▸ **What is expected**: Check each line below for the word "zero" and give the number of lines that have it, nothing more.

▸ **Task input**:
`config.mk`:
```
export PLATFORM = sky130hd
export DESIGN_NAME = despreader_top
export DESIGN_NICKNAME = d
export VERILOG_FILES = /design/src/verilog/despreader_pkg.sv /design/src/verilog/despreader_regs.sv /design/src/verilog/code_generator.sv /design/src/verilog/despreader_correlator.sv /design/src/verilog/despreader_top.sv
export SDC_FILE = /design/constraint.sdc
export NUM_CORES = 1
export LEC_CHECK = 0
export BUFFER_PORTS_ARGS = -buffer_cell sky130_fd_sc_hd__buf_2
export CORE_ASPECT_RATIO = 0.9
export CORE_UTILIZATION = 30
export DETAILED_ROUTE_END_ITERATION = 8
export PLACE_DENSITY = 0.56
export SYNTH_ARGS = -nofsm -noshare
export SYNTH_HDL_FRONTEND = slang
export SYNTH_SLANG_ARGS = --single-unit
```
`constraint.sdc`:
```
create_clock -name clk -period 13.9 [get_ports clk]
set_input_delay 0 -clock clk [delete_from_list [all_inputs] [get_ports clk]]
set_output_delay 0 -clock clk [all_outputs]
set_load 0.005 [all_outputs]
```
`src/verilog/despreader_pkg.sv`:
```
/*
 * Shared definitions for the despreader.
 * Register address map, despread mode encoding, code width
 * and the register data word with its code and control views.
 */

package despreader_pkg;

    localparam int code_width = 18; // lfsr state and code register width.

    // code a registers.
    localparam logic [11:0] addr_init_a          = 12'h000;
    localparam logic [11:0] addr_poly_taps_a     = 12'h004;
    localparam logic [11:0] addr_restart_count_a = 12'h008;
    localparam logic [11:0] addr_i_out_taps_a    = 12'h00c;
    localparam logic [11:0] addr_q_out_taps_a    = 12'h010;

    // code b registers.
    localparam logic [11:0] addr_init_b          = 12'h020;
    localparam logic [11:0] addr_poly_taps_b     = 12'h024;
    localparam logic [11:0] addr_restart_count_b = 12'h028;
    localparam logic [11:0] addr_i_out_taps_b    = 12'h02c;
    localparam logic [11:0] addr_q_out_taps_b    = 12'h030;

    localparam logic [11:0] addr_control         = 12'h040;

    localparam logic [1:0] mode_idle    = 2'd0; // no despreading.
    localparam logic [1:0] mode_code_a  = 2'd1;
    localparam logic [1:0] mode_code_b  = 2'd2;
    localparam logic [1:0] mode_code_ab = 2'd3; // i on code a, q on code b.

    typedef union packed {
        struct packed {
            logic [31-code_width:0] pad;
            logic [code_width-1:0]  value;
        } code;
        struct packed {
            logic [29:0] pad;
            logic [1:0]  mode;
        } control;
    } reg_word_t;

endpackage

```
`src/verilog/despreader_regs.sv`:
```
/*
 * Host register file for the despreader.
 * Code A and code B settings plus the control register,
 * byte-lane writes on clk, zero-extended readback and the restart pulse.
 */

`timescale 1ns/10ps

module despreader_regs
    import despreader_pkg::*;
(
    input  logic                  clk,
    input  logic                  rst,
    input  logic                  cs,
    input  logic [3:0]            wr,
    input  logic [11:0]           addr,
    input  logic [31:0]           din,
    output logic [31:0]           dout,
    output logic [1:0]            despread_mode,
    output logic [code_width-1:0] init_a,
    output logic [code_width-1:0] poly_taps_a,
    output logic [code_width-1:0] restart_count_a,
    output logic [code_width-1:0] i_out_taps_a,
    output logic [code_width-1:0] q_out_taps_a,
    output logic [code_width-1:0] init_b,
    output logic [code_width-1:0] poly_taps_b,
    output logic [code_width-1:0] restart_count_b,
    output logic [code_width-1:0] i_out_taps_b,
    output logic [code_width-1:0] q_out_taps_b,
    output logic                  code_restart
);

    reg_word_t             wr_word;
    reg_word_t             rd_word;
    logic                  wr_en;
    logic [code_width-1:0] wr_value;
    logic [2:0]            lanes;

    // merge the enabled byte lanes into an 18-bit register.
    function automatic logic [code_width-1:0] lane_merge(
        input logic [code_width-1:0] old_val,
        input logic [code_width-1:0] new_val,
        input logic [2:0]            strobe
    );
        logic [code_width-1:0] merged;
        merged = old_val;
        if (strobe[0]) merged[7:0] = new_val[7:0];
        if (strobe[1]) merged[15:8] = new_val[15:8];
        if (strobe[2]) merged[17:16] = new_val[17:16];
        return merged;
    endfunction

    assign wr_word  = din;
    assign wr_value = wr_word.code.value;
    assign lanes    = wr[2:0]; // lane 3 has no bits to write.
    assign wr_en    = cs && (wr != 4'b0000);

    always_ff @(posedge clk) begin
        if (rst) begin
            despread_mode   <= mode_idle;
            init_a          <= '0;
            poly_taps_a     <= '0;
            restart_count_a <= '0;
            i_out_taps_a    <= '0;
            q_out_taps_a    <= '0;
            init_b          <= '0;
            poly_taps_b     <= '0;
            restart_count_b <= '0;
            i_out_taps_b    <= '0;
            q_out_taps_b    <= '0;
            code_restart    <= 1'b0;
        end else begin
            code_restart <= wr_en && (addr == addr_control); // one cycle after the write.
            if (wr_en) begin
                case (addr)
                    addr_init_a:          init_a <= lane_merge(init_a, wr_value, lanes);
                    addr_poly_taps_a:     poly_taps_a <= lane_merge(poly_taps_a, wr_value, lanes);
                    addr_restart_count_a:
                        restart_count_a <= lane_merge(restart_count_a, wr_value, lanes);
                    addr_i_out_taps_a:    i_out_taps_a <= lane_merge(i_out_taps_a, wr_value, lanes);
                    addr_q_out_taps_a:    q_out_taps_a <= lane_merge(q_out_taps_a, wr_value, lanes);
                    addr_init_b:          init_b <= lane_merge(init_b, wr_value, lanes);
                    addr_poly_taps_b:     poly_taps_b <= lane_merge(poly_taps_b, wr_value, lanes);
                    addr_restart_count_b:
                        restart_count_b <= lane_merge(restart_count_b, wr_value, lanes);
                    addr_i_out_taps_b:    i_out_taps_b <= lane_merge(i_out_taps_b, wr_value, lanes);
                    addr_q_out_taps_b:    q_out_taps_b <= lane_merge(q_out_taps_b, wr_value, lanes);
                    addr_control:         if (wr[0]) despread_mode <= wr_word.control.mode;
                    default: ;
                endcase
            end
        end
    end

    always_comb begin
        rd_word = '0; // unselected or unmapped reads give zero.
        if (cs) begin
            case (addr)
                addr_init_a:          rd_word.code.value = init_a;
                addr_poly_taps_a:     rd_word.code.value = poly_taps_a;
                addr_restart_count_a: rd_word.code.value = restart_count_a;
                addr_i_out_taps_a:    rd_word.code.value = i_out_taps_a;
                addr_q_out_taps_a:    rd_word.code.value = q_out_taps_a;
                addr_init_b:          rd_word.code.value = init_b;
                addr_poly_taps_b:     rd_word.code.value = poly_taps_b;
                addr_restart_count_b: rd_word.code.value = restart_count_b;
                addr_i_out_taps_b:    rd_word.code.value = i_out_taps_b;
                addr_q_out_taps_b:    rd_word.code.value = q_out_taps_b;
                addr_control:         rd_word.control.mode = despread_mode;
                default: ;
            endcase
        end
    end

    assign dout = rd_word;

endmodule

```
`src/verilog/code_generator.sv`:
```
/*
 * Programmable 18-bit Fibonacci LFSR code generator.
 * I and Q chip taps, chip counter with seed reload
 * and an epoch flag on the last chip of each period.
 */

`timescale 1ns/10ps

module code_generator
    import despreader_pkg::*;
(
    input  logic                  clk,
    input  logic                  rst,
    input  logic                  sample_valid,
    input  logic                  code_restart,
    input  logic [code_width-1:0] init,
    input  logic [code_width-1:0] poly_taps,
    input  logic [code_width-1:0] restart_count,
    input  logic [code_width-1:0] i_out_taps,
    input  logic [code_width-1:0] q_out_taps,
    output logic                  i_chip,
    output logic                  q_chip,
    output logic                  epoch
);

    logic [code_width-1:0] state;
    logic [code_width-1:0] chip_count;
    logic [code_width-1:0] period_end;
    logic                  feedback;

    assign feedback = ^(state & poly_taps);
    assign i_chip   = ^(state & i_out_taps);
    assign q_chip   = ^(state & q_out_taps);

    // a count of zero behaves as a one-chip period.
    assign period_end = (restart_count == '0) ? '0 : restart_count - 1'b1;

    // high while the current chip is the last of the period.
    assign epoch = (chip_count == period_end);

    always_ff @(posedge clk) begin
        if (rst || code_restart) begin
            state      <= init;
            chip_count <= '0;
        end else if (sample_valid) begin
            if (epoch) begin
                state      <= init; // start the next period from the seed.
                chip_count <= '0;
            end else begin
                state      <= {state[code_width-2:0], feedback};
                chip_count <= chip_count + 1'b1;
            end
        end
    end

endmodule

```
`src/verilog/despreader_correlator.sv`:
```
/*
 * Despread correlator.
 * Selects chips and period marker by mode, accumulates
 * sign-flipped I and Q samples and emits one symbol per period.
 */

`timescale 1ns/10ps

module despreader_correlator
    import despreader_pkg::*;
#(
    parameter int sample_width = 8
) (
    input  logic                                   clk,
    input  logic                                   rst,
    input  logic                                   sample_valid,
    input  logic                                   code_restart,
    input  logic [1:0]                             despread_mode,
    input  logic signed [sample_width-1:0]         sample_i,
    input  logic signed [sample_width-1:0]         sample_q,
    input  logic                                   i_chip_a,
    input  logic                                   q_chip_a,
    input  logic                                   epoch_a,
    input  logic                                   i_chip_b,
    input  logic                                   q_chip_b,
    input  logic                                   epoch_b,
    output logic                                   symbol_valid,
    output logic signed [sample_width+code_width-1:0] acc_i,
    output logic signed [sample_width+code_width-1:0] acc_q
);

    localparam int acc_width = sample_width + code_width;

    logic                        chip_i;
    logic                        chip_q;
    logic                        period_mark;
    logic                        symbol_end;
    logic signed [acc_width-1:0] term_i;
    logic signed [acc_width-1:0] term_q;
    logic signed [acc_width-1:0] sum_i;
    logic signed [acc_width-1:0] sum_q;
    logic signed [acc_width-1:0] next_i;
    logic signed [acc_width-1:0] next_q;

    always_comb begin
        case (despread_mode)
            mode_code_a: {chip_i, chip_q, period_mark} = {i_chip_a, q_chip_a, epoch_a};
            mode_code_b: {chip_i, chip_q, period_mark} = {i_chip_b, q_chip_b, epoch_b};
            mode_code_ab: {chip_i, chip_q, period_mark} = {i_chip_a, q_chip_b, epoch_a};
            default: {chip_i, chip_q, period_mark} = 3'b000; // idle.
        endcase
    end

    // extend before negating so the most negative sample stays exact.
    assign term_i = chip_i ? -acc_width'(sample_i) : acc_width'(sample_i);
    assign term_q = chip_q ? -acc_width'(sample_q) : acc_width'(sample_q);
    assign next_i = sum_i + term_i;
    assign next_q = sum_q + term_q;

    assign symbol_end = sample_valid && period_mark && !code_restart;

    always_ff @(posedge clk) begin
        if (rst || code_restart || (despread_mode == mode_idle)) begin
            sum_i        <= '0;
            sum_q        <= '0;
            symbol_valid <= 1'b0;
        end else begin
            symbol_valid <= symbol_end;
            if (symbol_end) begin
                sum_i <= '0;
                sum_q <= '0;
            end else if (sample_valid) begin
                sum_i <= next_i;
                sum_q <= next_q;
            end
        end
    end

    always_ff @(posedge clk) begin
        if (symbol_end) begin
            acc_i <= next_i; // includes the epoch sample.
            acc_q <= next_q;
        end
    end

endmodule

```
`src/verilog/despreader_top.sv`:
```
/*
 * Despreader top level.
 * Register file, code generators A and B and the correlator.
 */

`timescale 1ns/10ps

module despreader_top
    import despreader_pkg::*;
#(
    parameter int sample_width = 8
) (
    input  logic                                      clk,
    input  logic                                      rst,
    input  logic                                      cs,
    input  logic [3:0]                                wr,
    input  logic [11:0]                               addr,
    input  logic [31:0]                               din,
    output logic [31:0]                               dout,
    input  logic                                      sample_valid,
    input  logic signed [sample_width-1:0]            sample_i,
    input  logic signed [sample_width-1:0]            sample_q,
    output logic                                      symbol_valid,
    output logic signed [sample_width+code_width-1:0] acc_i,
    output logic signed [sample_width+code_width-1:0] acc_q
);

    logic [1:0]            despread_mode;
    logic                  code_restart;
    logic [code_width-1:0] init_a;
    logic [code_width-1:0] poly_taps_a;
    logic [code_width-1:0] restart_count_a;
    logic [code_width-1:0] i_out_taps_a;
    logic [code_width-1:0] q_out_taps_a;
    logic [code_width-1:0] init_b;
    logic [code_width-1:0] poly_taps_b;
    logic [code_width-1:0] restart_count_b;
    logic [code_width-1:0] i_out_taps_b;
    logic [code_width-1:0] q_out_taps_b;
    logic                  i_chip_a;
    logic                  q_chip_a;
    logic                  epoch_a;
    logic                  i_chip_b;
    logic                  q_chip_b;
    logic                  epoch_b;

    despreader_regs regs_i (
        .clk(clk), .rst(rst), .cs(cs), .wr(wr), .addr(addr), .din(din), .dout(dout),
        .despread_mode(despread_mode),
        .init_a(init_a), .poly_taps_a(poly_taps_a), .restart_count_a(restart_count_a),
        .i_out_taps_a(i_out_taps_a), .q_out_taps_a(q_out_taps_a),
        .init_b(init_b), .poly_taps_b(poly_taps_b), .restart_count_b(restart_count_b),
        .i_out_taps_b(i_out_taps_b), .q_out_taps_b(q_out_taps_b),
        .code_restart(code_restart)
    );

    code_generator gen_a (
        .clk(clk), .rst(rst), .sample_valid(sample_valid), .code_restart(code_restart),
        .init(init_a), .poly_taps(poly_taps_a), .restart_count(restart_count_a),
        .i_out_taps(i_out_taps_a), .q_out_taps(q_out_taps_a),
        .i_chip(i_chip_a), .q_chip(q_chip_a), .epoch(epoch_a)
    );

    code_generator gen_b (
        .clk(clk), .rst(rst), .sample_valid(sample_valid), .code_restart(code_restart),
        .init(init_b), .poly_taps(poly_taps_b), .restart_count(restart_count_b),
        .i_out_taps(i_out_taps_b), .q_out_taps(q_out_taps_b),
        .i_chip(i_chip_b), .q_chip(q_chip_b), .epoch(epoch_b)
    );

    despreader_correlator #(
        .sample_width(sample_width)
    ) correlator_i (
        .clk(clk), .rst(rst), .sample_valid(sample_valid), .code_restart(code_restart),
        .despread_mode(despread_mode), .sample_i(sample_i), .sample_q(sample_q),
        .i_chip_a(i_chip_a), .q_chip_a(q_chip_a), .epoch_a(epoch_a),
        .i_chip_b(i_chip_b), .q_chip_b(q_chip_b), .epoch_b(epoch_b),
        .symbol_valid(symbol_valid), .acc_i(acc_i), .acc_q(acc_q)
    );

endmodule

```
==> qor.txt, run 1 <==
CTS tree: done
Clk pin slew, worst setup/hold paths: 0.06 ns
Die Width: 275.8 µm
Setup bufs post-CTS: 0
R2r setup slk: 7.98 ns
Async SR Flop Fraction: 0%
Critical path fanouts, max: 13
Vias in the first global route: 16900
Final setup viols: 0
CP max stage cell: a311oi_1
Worst Setup End Kind: flip-flop
Fin Hold WS: 0.04284 ns
Routed Wire Length: 64940 µm
Syn Inst Count: 2372
Max-cap violations: 0
Pins Over Slew Limit: 0
Sequential area share after synthesis: 39.96%
Area grow syn2layout: 14.68%
Avg Cell Area, Syn: 8.532 µm²
Io pins: 153
WP buf/inv: 0
CP top delay family: compound AO/OA/AOI/OAI gates
Hold Path Sink: correlator_i.symbol_valid
DR iter-0 viols: 1610
Sw Pwr: 0.0005457 W
Reg-to-Reg End: correlator_i.acc_i[25]
Initial antenna violation count: 5
Sw Ratio: 23.17%
Share of cells above drive strength 1: 10.48%
GR Overflow Total: 0
YS warnings: 0
Drt first pass iters: 6
Port bufs: 124
Hold_sp: rst
Worst path max stage delay: 0.57 ns
First-pass GRT wire length: 98510 µm
Largest net degree at the start of global routing: 94
Worst slew pin tran: 1.238 ns
Die Span Y: 248.4 µm
Wire length per cell: 19.35 µm
Routability cong.: 0.9205
Synth Register Bits: 360
Run status: complete, no violations
Final TNS setup: 0 ns
Internal Pwr Total: 0.001809 W
Setup CP Type: flip-flop to flip-flop
P_leak: 8.339 nW
CORE AREA: 66150 µm²
Cell Chain, Critical Path: nand2_1, xor2_1, xnor2_1, xnor3_1, xnor2_1, nand3_1, nand2_1, nor2_1, a21o_1, ha_1, a211oi_1, o21bai_1, a21oi_1, nand4b_1, a31oi_1, a311oi_1, a22oi_1, a31oi_1, o21ai_0, nor2b_1
Mapped Area: 20240 µm²
Commonest non-fill, non-tap cell in the layout: nand2_1
H-tree depth: 2
Fin crit share: 42.57%
Die area: 68510 µm²
Commonest non-fill, non-tap cells in the layout: nand2_1 (484), dfxtp_1 (272), a21oi_1 (207), nor2_1 (201), xnor2_1 (152)
Commonest register cell after synthesis: dfxtp_1
# resized after CTS: 0
Antenna Violating Nets Remaining: 0
Worst Hold Path Cells: 3
DRC Markers: 0
Core Rows: 89
Combinational Power Share: 4.7%
Sequential Power Share: 46.0%
Vias per std cell: 5.298
Multi-input gate area: 11460 µm²
Initial core utilization: 30.60%
Worst-Skew Late Latency: 0.57 ns
Hpwl dp: 47250 µm
Slew HR: 16.85%
EDFF count, synth: 88
GRT Util Overall: 18.47%
Origin of the critical flop-to-flop path: gen_b.state[4]
Nets: 2592
Skew final: 0.02292 ns
Root Driver: clkbuf_16
Worst reg-to-reg path cell count: 20
Clk buf depth: 3
Arr. time, crit path: 6.23 ns
Clk sink count: 360
RSZ-0062 raised after global routing: no
Sequential Area: 8088 µm²
Worst setup SP type: flip-flop
Clock Power Share: 49.3%
HP Class: primary input to flip-flop
Fmax: 169.0 MHz
Pwr Density: 101.5 nW/µm²
Critical Path RT: 14.21 ns
CTS buffer count: 41
CTS Hold Bufs: 25
Post-synth cell types: 78
Total number of vias: 17780
Final min period: 5.917 ns
# fillers: 6796
Fin. Hold Viols: 0
VDD IR max: 0.00008481 V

▸ **Written response**: 3